Насколько отношение к самим произведениям искусства, а не к "идее их собирания", и их внутренняя оценка были искренними, - это подлежало нередко сомнению.

Думается, что, попадая в Париж, куда Щукин ездил ежегодно, и откуда он вывозил всякий раз очень ценные, нередко первоклассные картины (у него были лучшие Гогены, хороший Ренуар, Пювис дэ Шаванн, приобретенные до увлечения крайними течениями), - он не столько руководился внутренней потребностью избрать для себя на основании личного критерия, личной искренней оценки и непосредственного чувства ту или другую вещь, сколько учитывал значение ее на основании признания ее качеств и значительности в художественных и художественно-торговых сферах Парижа.
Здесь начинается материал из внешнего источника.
$ cat src/rtl/fbg_pkg.sv
package fbg_pkg;
   // Effective prescaler: a zero setting counts as one clock.
   function automatic logic [15:0] eff_div(input logic [15:0] v);
      return (v == '0) ? 16'd1 : v;
   endfunction

   typedef struct packed {
      logic bit_end;
      logic smp_end;
   } tick_t;
endpackage

$ cat src/rtl/fbg_spread.sv
module fbg_spread #(
   parameter int FRAC_W = 4
) (
   input  logic              clk,
   input  logic              rst_n,
   input  logic              clr,
   input  logic              en,
   input  logic [FRAC_W-1:0] frac,
   input  logic              period_end,
   output logic              stretch,
   output logic              last_smp
);
   logic [FRAC_W-1:0] acc_q;
   logic [FRAC_W-1:0] smp_q;
   logic [FRAC_W:0]   sum;

   assign sum      = {1'b0, acc_q} + {1'b0, frac};
   assign stretch  = en & sum[FRAC_W];
   assign last_smp = en ? (smp_q == '1) : 1'b1;

   always_ff @(posedge clk or negedge rst_n) begin
      if (!rst_n) begin
         acc_q <= '0;
         smp_q <= '0;
      end else if (clr || !en) begin
         acc_q <= '0;
         smp_q <= '0;
      end else if (period_end) begin
         acc_q <= sum[FRAC_W-1:0];
         smp_q <= smp_q + 1'b1;
      end
   end
endmodule

$ cat src/rtl/fbg_pattern.sv
module fbg_pattern #(
   parameter int PAT_W = 8
) (
   input  logic             clk,
   input  logic             rst_n,
   input  logic             clr,
   input  logic             bit_end,
   input  logic [PAT_W-1:0] pattern,
   output logic             pat_bit
);
   localparam int IDX_W = (PAT_W > 1) ? $clog2(PAT_W) : 1;
   localparam logic [IDX_W-1:0] IDX_LAST = IDX_W'(PAT_W - 1);

   logic [IDX_W-1:0] idx_q;

   assign pat_bit = pattern[idx_q];

   always_ff @(posedge clk or negedge rst_n) begin
      if (!rst_n)
         idx_q <= '0;
      else if (clr)
         idx_q <= '0;
      else if (bit_end)
         idx_q <= (idx_q == IDX_LAST) ? '0 : idx_q + 1'b1;
   end
endmodule

$ cat src/rtl/fbg_counter.sv
module fbg_counter #(
   parameter int PRE_W = 16
) (
   input  logic             clk,
   input  logic             rst_n,
   input  logic             clr,
   input  logic [PRE_W-1:0] prescale,
   input  logic [1:0]       extra,
   output logic             period_end
);
   localparam int CNT_W = PRE_W + 2;

   logic [PRE_W-1:0] div_eff;
   logic [CNT_W-1:0] len;
   logic [CNT_W-1:0] cnt_q;

   assign div_eff    = (prescale == '0) ? PRE_W'(1) : prescale;
   assign len        = CNT_W'(div_eff) + CNT_W'(extra);
   assign period_end = (cnt_q == len - 1'b1);

   always_ff @(posedge clk or negedge rst_n) begin
      if (!rst_n)
         cnt_q <= '0;
      else if (clr || period_end)
         cnt_q <= '0;
      else
         cnt_q <= cnt_q + 1'b1;
   end
endmodule

$ cat src/rtl/frac_baud_gen.sv
module frac_baud_gen #(
   parameter int PRE_W  = 16,
   parameter int FRAC_W = 4,
   parameter int PAT_W  = 8,
   parameter bit HAS_OS = 1'b1
) (
   input  logic              clk,
   input  logic              rst_n,
   input  logic              cfg_hold,
   input  logic              cfg_os_en,
   input  logic [PRE_W-1:0]  cfg_prescale,
   input  logic [FRAC_W-1:0] cfg_frac1,
   input  logic [PAT_W-1:0]  cfg_frac2,
   output logic              bit_tick,
   output logic              sample_tick
);
   import fbg_pkg::*;

   if (PRE_W < 2)  begin : g_bad_pre  $error("PRE_W must be at least 2");  end
   if (FRAC_W < 1) begin : g_bad_frac $error("FRAC_W must be at least 1"); end
   if (PAT_W < 1)  begin : g_bad_pat  $error("PAT_W must be at least 1");  end

   logic  os_active;
   logic  stretch;
   logic  last_smp;
   logic  pat_bit;
   logic  period_end;
   logic  [1:0] extra;
   tick_t tick_d, tick_q;

   if (HAS_OS) begin : g_os
      assign os_active = cfg_os_en;
      fbg_spread #(.FRAC_W(FRAC_W)) u_spread (
         .clk        (clk),
         .rst_n      (rst_n),
         .clr        (cfg_hold),
         .en         (os_active),
         .frac       (cfg_frac1),
         .period_end (period_end),
         .stretch    (stretch),
         .last_smp   (last_smp)
      );
   end else begin : g_no_os
      assign os_active = 1'b0;
      assign stretch   = 1'b0;
      assign last_smp  = 1'b1;
   end

   fbg_pattern #(.PAT_W(PAT_W)) u_pattern (
      .clk     (clk),
      .rst_n   (rst_n),
      .clr     (cfg_hold),
      .bit_end (tick_d.bit_end),
      .pattern (cfg_frac2),
      .pat_bit (pat_bit)
   );

   assign extra = {1'b0, stretch} + {1'b0, last_smp & pat_bit};

   fbg_counter #(.PRE_W(PRE_W)) u_counter (
      .clk        (clk),
      .rst_n      (rst_n),
      .clr        (cfg_hold),
      .prescale   (cfg_prescale),
      .extra      (extra),
      .period_end (period_end)
   );

   assign tick_d.bit_end = period_end & last_smp & ~cfg_hold;
   assign tick_d.smp_end = period_end & os_active & ~cfg_hold;

   always_ff @(posedge clk or negedge rst_n) begin
      if (!rst_n)
         tick_q <= '0;
      else
         tick_q <= tick_d;
   end

   assign bit_tick    = tick_q.bit_end;
   assign sample_tick = tick_q.smp_end;
endmodule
Поскольку он в этих случаях сталкивался с законами художественной биржи, с ажиотажем и подчас грубейшей эксплуатацией видного коллекционера-толстосума из Москвы парижскими торговцами, постольку Щукин делался нередко жертвой, переплачивая огромные деньги за модный товар "a la page". То, что он называл "случаем", было обычно весьма относительно. Наряду с этим, в своем служении идее новатора и передового коллекционера, Щукин сознательно жертвовал собой и эта жертвенность, причинявшая ему страдания, проявлялась подчас даже в комической форме.

- Сергей Иванович - воскликнул я раз (Щукин был самолюбив и не любил критики купленных им вещей). - Ну, зачем вы купили эту, простите, плохую вещь Матисса, да еще за такую цену: 45.000 франков!
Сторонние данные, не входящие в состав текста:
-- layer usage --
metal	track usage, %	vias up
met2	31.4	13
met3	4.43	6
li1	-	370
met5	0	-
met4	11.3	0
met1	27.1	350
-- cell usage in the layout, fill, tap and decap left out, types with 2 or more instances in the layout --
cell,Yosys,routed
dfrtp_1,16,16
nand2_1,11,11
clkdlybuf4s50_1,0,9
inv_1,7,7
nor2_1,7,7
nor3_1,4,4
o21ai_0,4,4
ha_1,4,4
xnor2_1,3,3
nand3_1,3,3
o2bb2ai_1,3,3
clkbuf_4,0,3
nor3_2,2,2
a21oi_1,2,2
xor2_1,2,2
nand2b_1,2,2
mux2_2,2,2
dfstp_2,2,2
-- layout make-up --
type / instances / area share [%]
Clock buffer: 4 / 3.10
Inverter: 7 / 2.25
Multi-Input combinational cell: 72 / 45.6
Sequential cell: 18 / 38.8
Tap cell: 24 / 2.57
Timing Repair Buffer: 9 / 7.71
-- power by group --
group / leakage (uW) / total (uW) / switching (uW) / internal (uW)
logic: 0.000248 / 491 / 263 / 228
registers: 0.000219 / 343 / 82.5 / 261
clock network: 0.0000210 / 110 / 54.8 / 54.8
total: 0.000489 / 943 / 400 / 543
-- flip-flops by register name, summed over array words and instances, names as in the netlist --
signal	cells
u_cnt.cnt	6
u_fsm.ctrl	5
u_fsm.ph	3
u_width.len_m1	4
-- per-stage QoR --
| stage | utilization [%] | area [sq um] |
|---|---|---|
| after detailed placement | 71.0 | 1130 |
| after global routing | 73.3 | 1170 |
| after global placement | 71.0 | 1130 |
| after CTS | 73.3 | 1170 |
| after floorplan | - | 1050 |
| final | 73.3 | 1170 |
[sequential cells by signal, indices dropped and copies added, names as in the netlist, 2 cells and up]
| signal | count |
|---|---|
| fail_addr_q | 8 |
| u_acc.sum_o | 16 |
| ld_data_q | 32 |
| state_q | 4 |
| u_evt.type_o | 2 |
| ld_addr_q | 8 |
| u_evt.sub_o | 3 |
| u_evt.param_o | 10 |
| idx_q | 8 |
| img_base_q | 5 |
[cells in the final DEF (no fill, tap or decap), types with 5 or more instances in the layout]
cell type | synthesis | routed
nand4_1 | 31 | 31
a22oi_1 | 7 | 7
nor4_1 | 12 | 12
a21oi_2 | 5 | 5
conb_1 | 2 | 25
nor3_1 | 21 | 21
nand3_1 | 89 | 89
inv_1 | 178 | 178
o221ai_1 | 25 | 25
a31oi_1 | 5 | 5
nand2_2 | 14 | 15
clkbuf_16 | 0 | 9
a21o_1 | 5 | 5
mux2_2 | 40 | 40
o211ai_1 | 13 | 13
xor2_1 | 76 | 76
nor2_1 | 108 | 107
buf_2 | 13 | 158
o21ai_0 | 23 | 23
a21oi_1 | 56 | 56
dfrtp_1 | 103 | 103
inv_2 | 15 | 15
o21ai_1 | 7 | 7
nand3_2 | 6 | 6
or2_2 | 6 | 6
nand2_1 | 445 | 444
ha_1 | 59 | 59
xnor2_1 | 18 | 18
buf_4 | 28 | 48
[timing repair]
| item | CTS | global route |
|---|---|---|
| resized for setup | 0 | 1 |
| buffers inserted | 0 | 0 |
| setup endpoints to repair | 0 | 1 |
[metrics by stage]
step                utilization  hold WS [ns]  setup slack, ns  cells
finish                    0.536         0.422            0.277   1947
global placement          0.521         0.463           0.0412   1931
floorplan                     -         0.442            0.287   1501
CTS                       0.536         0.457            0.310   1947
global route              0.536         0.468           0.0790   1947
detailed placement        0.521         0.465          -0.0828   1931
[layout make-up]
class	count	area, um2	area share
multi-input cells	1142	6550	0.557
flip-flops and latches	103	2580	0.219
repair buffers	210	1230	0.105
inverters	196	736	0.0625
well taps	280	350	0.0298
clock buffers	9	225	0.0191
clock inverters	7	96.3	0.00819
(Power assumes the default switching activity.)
==> config.mk <==
export PLATFORM = sky130hd
export DESIGN_NAME = rmw_port_irq_regs
export DESIGN_NICKNAME = d
export VERILOG_FILES = /design/src/rtl/rmw_regs_pkg.sv /design/src/rtl/rmw_port_bank.sv /design/src/rtl/rmw_flag_bank.sv /design/src/rtl/rmw_port_irq_regs.sv
export SDC_FILE = /design/constraint.sdc
export NUM_CORES = 1
export LEC_CHECK = 0
export ABC_AREA = 1
export BUFFER_PORTS_ARGS = -buffer_cell sky130_fd_sc_hd__buf_2
export CAP_MARGIN = 20
export CORE_ASPECT_RATIO = 2
export CORE_UTILIZATION = 28
export CTS_CLUSTER_DIAMETER = 200
export DETAILED_ROUTE_END_ITERATION = 12
export PLACE_DENSITY = 0.51
export SYNTH_ARGS = -nofsm -noshare
export SYNTH_HDL_FRONTEND = slang
export SYNTH_SLANG_ARGS = --single-unit
==> constraint.sdc <==
create_clock -name clk_i -period 1.2 [get_ports clk_i]
set_input_delay 0.24 -clock clk_i [delete_from_list [all_inputs] [get_ports clk_i]]
set_output_delay 0.24 -clock clk_i [all_outputs]
set_load 0.005 [all_outputs]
Панно модного в то время уже Матисса было действительно невыносимое по наглости, несмотря на несомненный талант этого неровного художника с его озорством, но часто с благородным чувством подлинного живописца.

- А вы знаете, - как-то неожиданно искренно Признался мне Щукин. - Я наедине и сам ненавижу эту картину, неделями борюсь с ней, ругаю себя, чуть не плачу, что купил ее, но только за последнее время чувствую, что она начинает меня одолевать!

Такое единоборство с явно навязанной ловким торговцем-рекламистом вещью, всю "сокровенную прелесть" которой бедный Щукин считал недоступной для него самого, но которая так высоко котировалась, показалось мне столь же трогательным и смешным, сколь и весьма показательным. Думается, со многими холстами Пикассо он переживал то же самое, платя дорого и страдая сам в глубине души, заставляя себя ими восхищаться и вызывать восхищение у "отсталых" москвичей.

Не лишенный иногда чутья, Щукин выявлял этим весь свой провинциализм.

Но как бы то ни было, собрание Щукина было явлением весьма значительным; оно было гордостью Москвы наряду с собранием Ивана Абраамовича Морозова, первоначально собиравшего картины русских художников, а потом тоже при мне начавшего собирать исключительно французскую живопись.

Но и у него, имевшего хорошие вещи, не обошлось без печального недоразумения, основанного на снобизме и погоне за модой. Я уже упомянул о росписи, и его столовой, для которой был приглашен Моррисс Дэнис, пользовавшийся в то время еще большой славой в Париже (впоследствии померкшей), но опасный в силу очень неровного вкуса и впавший в нестерпимую пошлость и слабость. Последние он проявил полностью в росписи упомянутой столовой Морозова (можно себе представить, как она была сплочена). Редко приходилось видеть большую пошлость, чем эта живопись цвета розовой карамели. Трудно представить, чтобы хозяин в этом не смог сам убедиться и не понять, что за доверчивость к парижскому мастеру он награжден не по заслугам (То и другое собрание большевиками было объединено в одно целое под названием "Музей французской живописи". Бедный Щукин еще успел узнать до своей кончины в Париже, что его коллекция большевиками разбазаривается, а ценность ее не подлежит учету.).

Я любил посещать богатейшее собрание Щукина и беседовать с владельцем, когда никого не было - с глазу на глаз, что позволяло искреннее делиться мнениями и высказывать свободно мои мысли и недоумения.

По воскресениям я иногда тоже ходил к Щукину, интересуясь уже не столько картинами, сколько контактом с молодым художественным миром Москвы.

В галерее с утра толпились ученики Школы Живописи и Ваяния, критики, журналисты, любители и молодые художники.

Тут Сергей Иванович выступал уже не в качестве хозяина, а в качестве лектора и наставника, поясняющего, руководящего, просвещающего Москву, знатока и пропагандиста.

Перед каждым холстом он читал лекцию о той или другой Парижской знаменитости, и доминирующей идеей была ex occidente lux.